Blog - Spotlight on building: Builder's licensing and insurance.

So you have decided to embark on your next building project. Great news! One of the first things you’ll need to do is select a builder. With so many builders and trades people out there – the task can be difficult.  

Understanding builder’s licences

When selecting a builder, most people think about price and availability. It’s also important however, to check their licensing and track record too. Thankfully there’s an easy way to do this.

Thanks to the NSW government, home owners can rest assured their builder is who they say they are by simply logging on to the New South Wales (NSW) government licence check web site.

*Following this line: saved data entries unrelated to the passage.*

<file path="src/rtl/ldpc_sched_pkg.sv">
// Shared definitions for the NB-LDPC decode sequencer: state encoding and
// default code dimensions used by both the scheduler and the datapath.
package ldpc_sched_pkg;

   typedef enum logic [2:0] {
      ST_IDLE = 3'd0,
      ST_LOAD = 3'd1,
      ST_CNU  = 3'd2,
      ST_SYN  = 3'd3,
      ST_OUT  = 3'd4,
      ST_FIN  = 3'd5
   } state_t;

   localparam int DEF_N_COLS   = 48;
   localparam int DEF_N_ROWS   = 24;
   localparam int DEF_DC       = 4;
   localparam int DEF_MAX_ITER = 10;

endpackage

</file>
<file path="src/rtl/sched_counter.sv">
// Up-counter with synchronous clear (priority over enable) and a flag that
// reports when the count equals a caller-supplied terminal value.
module sched_counter #(
   parameter int WIDTH = 8
) (
   input  logic             clk,
   input  logic             reset,
   input  logic             clr,
   input  logic             en,
   input  logic [WIDTH-1:0] terminal,
   output logic [WIDTH-1:0] count,
   output logic             at_terminal
);

   // NOTE: sequential state uses <= so every counter samples pre-edge values.
   always_ff @(posedge clk) begin
      if (reset || clr)
         count <= '0;
      else if (en)
         count <= count + 1'b1;
   end

   assign at_terminal = (count == terminal);

endmodule

</file>
<file path="src/rtl/ldpc_iter_scheduler.sv">
// Decode sequencer: LOAD -> (CNU sweep -> SYN)* -> OUT -> FIN, with early exit
// on a zero syndrome and a hard stop after MAX_ITER iterations.
module ldpc_iter_scheduler
   import ldpc_sched_pkg::*;
#(
   parameter int N_COLS   = DEF_N_COLS,
   parameter int N_ROWS   = DEF_N_ROWS,
   parameter int DC       = DEF_DC,
   parameter int MAX_ITER = DEF_MAX_ITER,
   parameter int ADDR_W   = 13,
   parameter int EDGE_W   = 2,
   parameter int ITER_W   = 5
) (
   input  logic              clk,
   input  logic              reset,
   input  logic              start,
   input  logic              llr_valid,
   input  logic              syn_valid,
   input  logic              syn_zero,
   input  logic              out_ready,
   output logic              load_en,
   output logic [ADDR_W-1:0] load_addr,
   output logic              cnu_en,
   output logic [ADDR_W-1:0] row_addr,
   output logic [EDGE_W-1:0] edge_idx,
   output logic              syn_start,
   output logic              out_valid,
   output logic [ADDR_W-1:0] out_addr,
   output logic [ITER_W-1:0] iter_count,
   output logic              busy,
   output logic              done,
   output logic              converged
);

   localparam logic [ADDR_W-1:0] COL_LAST  = ADDR_W'(N_COLS - 1);
   localparam logic [ADDR_W-1:0] ROW_LAST  = ADDR_W'(N_ROWS - 1);
   localparam logic [EDGE_W-1:0] EDGE_LAST = EDGE_W'(DC - 1);
   localparam logic [ITER_W-1:0] ITER_LAST = ITER_W'(MAX_ITER - 1);

   state_t state;
   logic   syn_first;

   logic              st_idle, st_load, st_cnu, st_syn, st_out, st_fin;
   logic              accept_start;
   logic [ADDR_W-1:0] col_count, row_count;
   logic [EDGE_W-1:0] edge_count;
   logic              col_last, row_last, edge_last, iter_last;
   logic              load_beat, out_beat;

   assign st_idle = (state == ST_IDLE);
   assign st_load = (state == ST_LOAD);
   assign st_cnu  = (state == ST_CNU);
   assign st_syn  = (state == ST_SYN);
   assign st_out  = (state == ST_OUT);
   assign st_fin  = (state == ST_FIN);

   assign accept_start = st_idle && start;
   assign load_beat    = st_load && llr_valid;
   assign out_beat     = st_out && out_ready;

   // One column counter serves both the load and output sweeps.
   sched_counter #(.WIDTH(ADDR_W)) u_col (
      .clk         (clk),
      .reset       (reset),
      .clr         (accept_start || ((load_beat || out_beat) && col_last)),
      .en          (load_beat || out_beat),
      .terminal    (COL_LAST),
      .count       (col_count),
      .at_terminal (col_last)
   );

   sched_counter #(.WIDTH(EDGE_W)) u_edge (
      .clk         (clk),
      .reset       (reset),
      .clr         (accept_start || (st_cnu && edge_last)),
      .en          (st_cnu),
      .terminal    (EDGE_LAST),
      .count       (edge_count),
      .at_terminal (edge_last)
   );

   sched_counter #(.WIDTH(ADDR_W)) u_row (
      .clk         (clk),
      .reset       (reset),
      .clr         (accept_start || (st_cnu && edge_last && row_last)),
      .en          (st_cnu && edge_last),
      .terminal    (ROW_LAST),
      .count       (row_count),
      .at_terminal (row_last)
   );

   // iter_last flags the final permitted iteration; the count itself may
   // step once more to report MAX_ITER completed iterations.
   sched_counter #(.WIDTH(ITER_W)) u_iter (
      .clk         (clk),
      .reset       (reset),
      .clr         (accept_start),
      .en          (st_syn && syn_valid),
      .terminal    (ITER_LAST),
      .count       (iter_count),
      .at_terminal (iter_last)
   );

   always_ff @(posedge clk) begin
      if (reset) begin
         state     <= ST_IDLE;
         converged <= 1'b0;
         syn_first <= 1'b0;
      end else begin
         syn_first <= 1'b0;
         case (state)
            ST_IDLE: begin
               if (start) begin
                  converged <= 1'b0;
                  state     <= ST_LOAD;
               end
            end
            ST_LOAD: begin
               if (llr_valid && col_last)
                  state <= ST_CNU;
            end
            ST_CNU: begin
               if (edge_last && row_last) begin
                  syn_first <= 1'b1;
                  state     <= ST_SYN;
               end
            end
            ST_SYN: begin
               if (syn_valid) begin
                  if (syn_zero) begin
                     converged <= 1'b1;
                     state     <= ST_OUT;
                  end else if (iter_last) begin
                     converged <= 1'b0;
                     state     <= ST_OUT;
                  end else begin
                     state <= ST_CNU;
                  end
               end
            end
            ST_OUT: begin
               if (out_ready && col_last)
                  state <= ST_FIN;
            end
            ST_FIN:  state <= ST_IDLE;
            default: state <= ST_IDLE;
         endcase
      end
   end

   // Addresses are forced to zero outside their phase so idle outputs stay quiet.
   assign load_en   = load_beat;
   assign load_addr = st_load ? col_count : '0;
   assign cnu_en    = st_cnu;
   assign row_addr  = st_cnu ? row_count : '0;
   assign edge_idx  = st_cnu ? edge_count : '0;
   assign syn_start = st_syn && syn_first;
   assign out_valid = st_out;
   assign out_addr  = st_out ? col_count : '0;
   assign busy      = !st_idle;
   assign done      = st_fin;

endmodule
</file>
<file path="config.mk">
export PLATFORM = sky130hd
export DESIGN_NAME = ldpc_iter_scheduler
export DESIGN_NICKNAME = d
export VERILOG_FILES = /design/src/rtl/ldpc_sched_pkg.sv /design/src/rtl/sched_counter.sv /design/src/rtl/ldpc_iter_scheduler.sv
export SDC_FILE = /design/constraint.sdc
export NUM_CORES = 1
export LEC_CHECK = 0
export BUFFER_PORTS_ARGS = -buffer_cell sky130_fd_sc_hd__buf_2
export CORE_MARGIN = 2
export CORE_UTILIZATION = 52
export DETAILED_ROUTE_END_ITERATION = 7
export HOLD_SLACK_MARGIN = 0.06
export MAX_ROUTING_LAYER = met4
export PLACE_DENSITY_LB_ADDON = 0.25
export SYNTH_ARGS = -nofsm -noshare
export SYNTH_HDL_FRONTEND = slang
export SYNTH_SLANG_ARGS = --single-unit
</file>
<file path="constraint.sdc">
create_clock -name clk -period 2.8 [get_ports clk]
set_clock_uncertainty 0.15 [all_clocks]
set_input_delay 0 -clock clk [delete_from_list [all_inputs] [get_ports clk]]
set_output_delay 0 -clock clk [all_outputs]
set_load 0.02 [all_outputs]
</file>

This site allows you to search by name or licence number and will return a summary of the licence immediately, as well as showing if the licence is current or out of date. Click on the licensee name for a full rundown of:

  • The builder’s credentials
  • Whether or not they have had their licence revoked previously
  • Cancellations and suspensions
  • Tribunal orders
  • Prosecutions
  • Infringement notices and more  

What’s covered by a builder’s licence

Every builder in NSW is required to be licensed in order to undertake home building works. As well as this, as of February 2012, they must provide Home Owners Warrantee Insurance for any project in excess of $20,000.

This insurance is intended to protect the home owner against the builder failing to undertake any of the following basic building requirements, which are identified as warrantees within the NSW Building legislation:

(a) A warranty that the work will be performed in a proper and workmanlike manner and in accordance with the plans and specifications set out in the contract,

(b) A warranty that all materials supplied by the holder or person will be good and suitable for the purpose for which they are used and that, unless otherwise stated in the contract, those materials will be new,

(c) A warranty that the work will be done in accordance with, and will comply with, NSW Building Act and any other law,

(d) A warranty that the work will be done with due diligence and within the time stipulated in the contract, or if no time is stipulated, within a reasonable time,

(e) A warranty that, if the work consists of the construction of a dwelling, or the repairing, renovation, decoration or protective treatment of a dwelling, the work will result, to the extent of the work conducted, in a dwelling that is reasonably fit for occupation as a dwelling

What to do if things go wrong

If a builder does not perform appropriately with respect to these warrantees the home owner can elect to notify the NSW CTTT, and lodge a complaint.

Any complaints against a builder are listed against the builders’ licence number on the licence check website, along with any pending hearings, orders and fines.

So before you employ a builder it’s wise to ask for details of his building licence and check the previous history online.